Objective: Anemia is associated with high mortality and poor prognosis after acute coronary syndrome (ACS). Increased red cell distribution width (RDW) is a strong independent predictor for adverse outcomes in ACS. The common underlying mechanism for anemia and increased RDW value is iron deficiency. It is not clear whether serum iron deficiency without anemia affects left ventricular (LV) performance after primary angioplasty for acute myocardial infarction (AMI). We investigated the prognostic value of serum iron concentration on LV ejection fraction (EF) at 6 months and its relationship to thrombolysis in myocardial infarction (TIMI) risk score in post MI patients.

Methods: We recruited 55 patients who were scheduled to undergo primary coronary balloon angioplasty after AMI and 54 age- and sex-matched volunteers. Serum iron concentration and interleukin-6 levels were measured before primary angioplasty. LVEF was measured by echocardiography at baseline and after 6 months. TIMI risk score was calculated for risk stratification.

Results: Serum iron concentration was significantly lower in those in whom LVEF had not improved ≥ 10% from baseline (52.7 ± 24.1 versus 80.8 ± 50.8 µg/dl, P = 0.016) regardless of hemoglobin level, and was significantly lower in the AMI group than in the control group (62.5 ± 37.7 versus 103.0 ± 38.1 µg/dl, P<0.001). Trend analysis revealed that serum iron concentration decreased as TIMI risk score increased (P = 0.002). In addition, lower serum iron concentrations were associated with higher levels of inflammatory markers. Multiple linear regression showed that baseline serum iron concentration can predict LV systolic function 6 months after primary angioplasty for AMI even after adjusting for traditional prognostic factors.

Conclusion: Hypoferremia is not only a marker of inflammation but also a potential prognostic factor for LV systolic function after revascularization therapy for AMI, and may be a novel biomarker for therapeutic intervention.

Figure 1. The relationships between serum iron concentration and TIMI risk scores after primary angioplasty for AMI.

The AMI patients were divided into four subgroups according to TIMI risk score for STEMI: Group 1 (TIMI risk score 1, n = 8); Group 2 (TIMI risk score 2, n = 15); Group 3 (TIMI risk score 3, n = 19); and Group 4 (TIMI risk score ≥4, n = 13).
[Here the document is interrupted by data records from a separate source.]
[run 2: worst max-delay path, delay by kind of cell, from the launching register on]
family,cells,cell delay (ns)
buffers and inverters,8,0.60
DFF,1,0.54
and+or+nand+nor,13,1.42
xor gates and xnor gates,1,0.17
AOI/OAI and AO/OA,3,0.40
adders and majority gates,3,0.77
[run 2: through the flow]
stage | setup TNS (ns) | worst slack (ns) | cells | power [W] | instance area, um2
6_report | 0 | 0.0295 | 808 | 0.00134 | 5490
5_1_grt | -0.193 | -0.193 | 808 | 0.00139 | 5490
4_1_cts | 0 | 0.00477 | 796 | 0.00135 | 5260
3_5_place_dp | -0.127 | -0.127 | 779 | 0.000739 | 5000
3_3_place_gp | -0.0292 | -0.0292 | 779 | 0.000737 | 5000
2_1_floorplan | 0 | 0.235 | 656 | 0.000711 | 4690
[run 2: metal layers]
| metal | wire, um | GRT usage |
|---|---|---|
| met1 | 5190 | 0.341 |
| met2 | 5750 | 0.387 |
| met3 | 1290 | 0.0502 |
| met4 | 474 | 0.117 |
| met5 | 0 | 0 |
Trend analysis with Jonckheere-Terpstra test found that serum iron concentration significantly decreased as TIMI risk score rose (P = 0.002).
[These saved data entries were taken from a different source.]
==> src/rtl/tcpe_pkg.sv <==
// Package for the Type-C PHY enable control block: register map, field
// positions, reset values, host speed codes and the carrier structs.
// Assumes an APB register bus with 32-bit data and byte addresses.
`default_nettype none

package tcpe_pkg;

   // Ports with a superspeed PHY pair
   localparam int unsigned TCPE_NPORT = 3;
   localparam int unsigned TCPE_AW = 8;

   // Register byte addresses
   localparam logic [TCPE_AW-1:0] TCPE_ADDR_CTRL = 8'h00;
   localparam logic [TCPE_AW-1:0] TCPE_ADDR_STAT = 8'h04;

   // Control register fields and reset value
   localparam int unsigned TCPE_CTRL_W = 2;
   localparam int unsigned TCPE_CTRL_PHY_ALLOW_BIT = 0;
   localparam int unsigned TCPE_CTRL_SUSP_EN_BIT = 1;
   localparam logic [TCPE_CTRL_W-1:0] TCPE_CTRL_RESET = 2'h3;

   // Status register fields
   localparam int unsigned TCPE_STAT_PHY_A_LSB = 0;
   localparam int unsigned TCPE_STAT_PHY_B_LSB = 4;
   localparam int unsigned TCPE_STAT_SCHEME_BIT = 8;
   localparam int unsigned TCPE_STAT_POL_BIT = 9;
   localparam int unsigned TCPE_STAT_HOST_CONN_BIT = 10;
   localparam int unsigned TCPE_STAT_HOST_SS_BIT = 11;
   localparam int unsigned TCPE_STAT_SUSP_BIT = 12;

   // Host speed indicator codes
   localparam logic [1:0] TCPE_HOST_TYPE_GEN1 = 2'h0;
   localparam logic [1:0] TCPE_HOST_TYPE_USB2 = 2'h1;

   // Attach and orientation pins, raw levels as seen at the pins
   typedef struct packed {
      logic [TCPE_NPORT-1:0] comb_attach_in;
      logic orientation_in;
      logic orient_a_attach_in;
      logic orient_b_attach_in;
   } tcpe_attach_t;

   // PHY power enables, one A and one B per port
   typedef struct packed {
      logic [TCPE_NPORT-1:0] a;
      logic [TCPE_NPORT-1:0] b;
   } tcpe_phy_en_t;

   // Upstream link state from the hub core
   typedef struct packed {
      logic connected;
      logic superspeed;
      logic usb2_suspend;
   } tcpe_host_t;

endpackage

`default_nettype wire

==> src/rtl/tcpe_phy_enable.sv <==
// Type-C PHY enable control: powers the superspeed PHYs of each
// downstream port from attach and orientation pins, drives the host
// speed indicator and the suspend indicator, APB slave for control.
// Assumes pins are synchronous to clk_i and the hub core supplies the
// upstream link state.
//
// The implementer's own choices: the address map and the APB interface to the registers.
`default_nettype none

module tcpe_phy_enable #(
   parameter int unsigned TC_PORT = 1
) (
   // Clock and reset
   input wire logic clk_i,
   input wire logic reset_i,
   // APB slave
   input wire logic psel,
   input wire logic penable,
   input wire logic pwrite,
   input wire logic [tcpe_pkg::TCPE_AW-1:0] paddr,
   input wire logic [31:0] pwdata,
   output logic [31:0] prdata,
   output logic pready,
   output logic pslverr,
   // Attach, orientation and strap pins
   input wire tcpe_pkg::tcpe_attach_t attach_i,
   input wire logic attach_polarity_sel_i,
   input wire logic control_scheme_sel_i,
   // Upstream link state from hub core
   input wire tcpe_pkg::tcpe_host_t host_i,
   // PHY power enables
   output tcpe_pkg::tcpe_phy_en_t phy_en_o,
   // Host speed indicator, tri-state pin as value and enable
   output logic [1:0] host_type_o,
   output logic host_type_oe_o,
   // Suspend indicator
   output logic suspend_ind_out_o
);

   localparam int unsigned NP = tcpe_pkg::TCPE_NPORT;

   // Pin level to logical assertion under the polarity select
   function automatic logic pin_active(input logic lvl, input logic pol);
      pin_active = lvl ^ pol;
   endfunction

   // Full-width compare of the bus address against one register offset
   function automatic logic reg_hit(
      input logic [tcpe_pkg::TCPE_AW-1:0] addr,
      input logic [tcpe_pkg::TCPE_AW-1:0] offs
   );
      reg_hit = (addr == offs);
   endfunction

   // Register state
   logic [tcpe_pkg::TCPE_CTRL_W-1:0] ctrl_q;
   logic [tcpe_pkg::TCPE_CTRL_W-1:0] ctrl_d;
   logic [31:0] rdata_q;
   logic [31:0] rdata_d;
   tcpe_pkg::tcpe_phy_en_t phy_en_q;
   tcpe_pkg::tcpe_phy_en_t phy_en_d;
   logic [1:0] host_type_q;
   logic [1:0] host_type_d;
   logic host_oe_q;
   logic host_oe_d;
   logic susp_q;
   logic susp_d;

   // Decoded inputs
   logic [NP-1:0] comb_act;
   logic orient_act;
   logic a_act;
   logic b_act;

   // Candidate enables of each scheme before the scheme select
   logic [NP-1:0] s1_a;
   logic [NP-1:0] s1_b;
   logic [NP-1:0] s2_a;
   logic [NP-1:0] s2_b;

   // Register bus decode
   logic phy_allow;
   logic setup;
   logic access;
   logic hit_ctrl;
   logic hit_stat;
   logic [31:0] stat_word;

   assign phy_allow = ctrl_q[tcpe_pkg::TCPE_CTRL_PHY_ALLOW_BIT];

   // Pin decode: one polarity select flips every attach and orientation pin
   always_comb begin
      for (int i = 0; i < NP; i++) begin
         comb_act[i] = pin_active(attach_i.comb_attach_in[i],
                                  attach_polarity_sel_i);
      end
      orient_act = pin_active(attach_i.orientation_in,
                              attach_polarity_sel_i);
      a_act = pin_active(attach_i.orient_a_attach_in,
                         attach_polarity_sel_i);
      b_act = pin_active(attach_i.orient_b_attach_in,
                         attach_polarity_sel_i);
   end

   // First scheme: combined attach per port, orientation on the Type-C port
   always_comb begin
      s1_a = '0;
      s1_b = '0;
      for (int i = 0; i < NP; i++) begin
         if (i == TC_PORT) begin
            s1_a[i] = comb_act[i] & ~orient_act;
            s1_b[i] = comb_act[i] & orient_act;
         end else begin
            s1_a[i] = comb_act[i];
         end
      end
   end

   // Second scheme: only the Type-C port is served, the rest stay down
   always_comb begin
      s2_a = '0;
      s2_b = '0;
      s2_a[TC_PORT] = a_act;
      s2_b[TC_PORT] = b_act;
   end

   // Scheme select; pins of the other scheme never reach the enables
   always_comb begin
      if (control_scheme_sel_i) begin
         phy_en_d.a = s2_a;
         phy_en_d.b = s2_b;
      end else begin
         phy_en_d.a = s1_a;
         phy_en_d.b = s1_b;
      end
      // Software may hold every PHY down, e.g. during bring-up
      if (!phy_allow) begin
         phy_en_d = '0;
      end
   end

   // Host speed indicator; the pin floats while no host is attached
   always_comb begin
      host_oe_d = host_i.connected;
      if (host_i.superspeed) begin
         host_type_d = tcpe_pkg::TCPE_HOST_TYPE_GEN1;
      end else begin
         host_type_d = tcpe_pkg::TCPE_HOST_TYPE_USB2;
      end
   end

   // Suspend only means USB 2.0 suspend, so a superspeed link masks it
   always_comb begin
      susp_d = host_i.connected & ~host_i.superspeed & host_i.usb2_suspend
             & ctrl_q[tcpe_pkg::TCPE_CTRL_SUSP_EN_BIT];
   end

   // PHY enables are registered so glitches on the pins never reach power
   always_ff @(posedge clk_i or posedge reset_i) begin
      if (reset_i) begin
         phy_en_q <= '0;
      end else begin
         phy_en_q <= phy_en_d;
      end
   end

   always_ff @(posedge clk_i or posedge reset_i) begin
      if (reset_i) begin
         host_type_q <= tcpe_pkg::TCPE_HOST_TYPE_GEN1;
      end else begin
         host_type_q <= host_type_d;
      end
   end

   always_ff @(posedge clk_i or posedge reset_i) begin
      if (reset_i) begin
         host_oe_q <= 1'b0;
      end else begin
         host_oe_q <= host_oe_d;
      end
   end

   always_ff @(posedge clk_i or posedge reset_i) begin
      if (reset_i) begin
         susp_q <= 1'b0;
      end else begin
         susp_q <= susp_d;
      end
   end

   // APB slave: zero wait states, read data captured in the setup cycle.
   // Control word: bit 0 allows PHY power, bit 1 allows the suspend pin.
   // Status word: A enables, B enables, strap levels and host state.
   assign setup = psel & ~penable;
   assign access = psel & penable;
   assign hit_ctrl = reg_hit(paddr, tcpe_pkg::TCPE_ADDR_CTRL);
   assign hit_stat = reg_hit(paddr, tcpe_pkg::TCPE_ADDR_STAT);
   assign pready = 1'b1;

   // Error only in the access phase: unmapped, or a write to status
   always_comb begin
      pslverr = 1'b0;
      if (access) begin
         if (pwrite) begin
            pslverr = ~hit_ctrl;
         end else begin
            pslverr = ~(hit_ctrl | hit_stat);
         end
      end
   end

   always_comb begin
      stat_word = '0;
      stat_word[tcpe_pkg::TCPE_STAT_PHY_A_LSB +: NP] = phy_en_q.a;
      stat_word[tcpe_pkg::TCPE_STAT_PHY_B_LSB +: NP] = phy_en_q.b;
      stat_word[tcpe_pkg::TCPE_STAT_SCHEME_BIT] = control_scheme_sel_i;
      stat_word[tcpe_pkg::TCPE_STAT_POL_BIT] = attach_polarity_sel_i;
      stat_word[tcpe_pkg::TCPE_STAT_HOST_CONN_BIT] = host_oe_q;
      stat_word[tcpe_pkg::TCPE_STAT_HOST_SS_BIT] =
         host_oe_q & (host_type_q == tcpe_pkg::TCPE_HOST_TYPE_GEN1);
      stat_word[tcpe_pkg::TCPE_STAT_SUSP_BIT] = susp_q;
   end

   // Writes land only in the access phase, never in setup
   always_comb begin
      ctrl_d = ctrl_q;
      if (access && pwrite && hit_ctrl) begin
         ctrl_d = pwdata[tcpe_pkg::TCPE_CTRL_W-1:0];
      end
   end

   // Read data is held until the next read setup
   always_comb begin
      rdata_d = rdata_q;
      if (setup && !pwrite) begin
         if (hit_ctrl) begin
            rdata_d = {{(32-tcpe_pkg::TCPE_CTRL_W){1'b0}}, ctrl_q};
         end else if (hit_stat) begin
            rdata_d = stat_word;
         end else begin
            rdata_d = '0;
         end
      end
   end

   always_ff @(posedge clk_i or posedge reset_i) begin
      if (reset_i) begin
         ctrl_q <= tcpe_pkg::TCPE_CTRL_RESET;
      end else begin
         ctrl_q <= ctrl_d;
      end
   end

   always_ff @(posedge clk_i or posedge reset_i) begin
      if (reset_i) begin
         rdata_q <= '0;
      end else begin
         rdata_q <= rdata_d;
      end
   end

   // Output ports

   assign prdata = rdata_q;
   assign phy_en_o = phy_en_q;
   assign host_type_o = host_type_q;
   assign host_type_oe_o = host_oe_q;
   assign suspend_ind_out_o = susp_q;

endmodule

`default_nettype wire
Figure 2. The relationship between serum iron concentration and IL-6 levels in all enrolled subjects.

The result indicated that the serum iron concentration was negatively correlated with circulating IL-6 concentration in all study subjects. The linear relationship was well described by Serum iron = 95.994−1.246 (IL-6), R² = 0.133 and P<0.001.

Figure 3. Trend analysis showed serum iron concentration was inversely proportional to IL-6 concentration in STEMI patients.

AMI patients were divided into three subgroups according to circulating IL-6 concentration tertile: group 1, IL-6 concentration ≤10.48 pg/ml (n = 19); group 2, IL-6 concentration between 10.49–19.67 pg/ml (n = 20); group 3, IL-6 concentration ≥19.68 pg/ml (n = 16). Trend analysis showed serum iron concentration was inversely proportional to IL-6 concentration. (Jonckheere-Terpstra test, P = 0.043).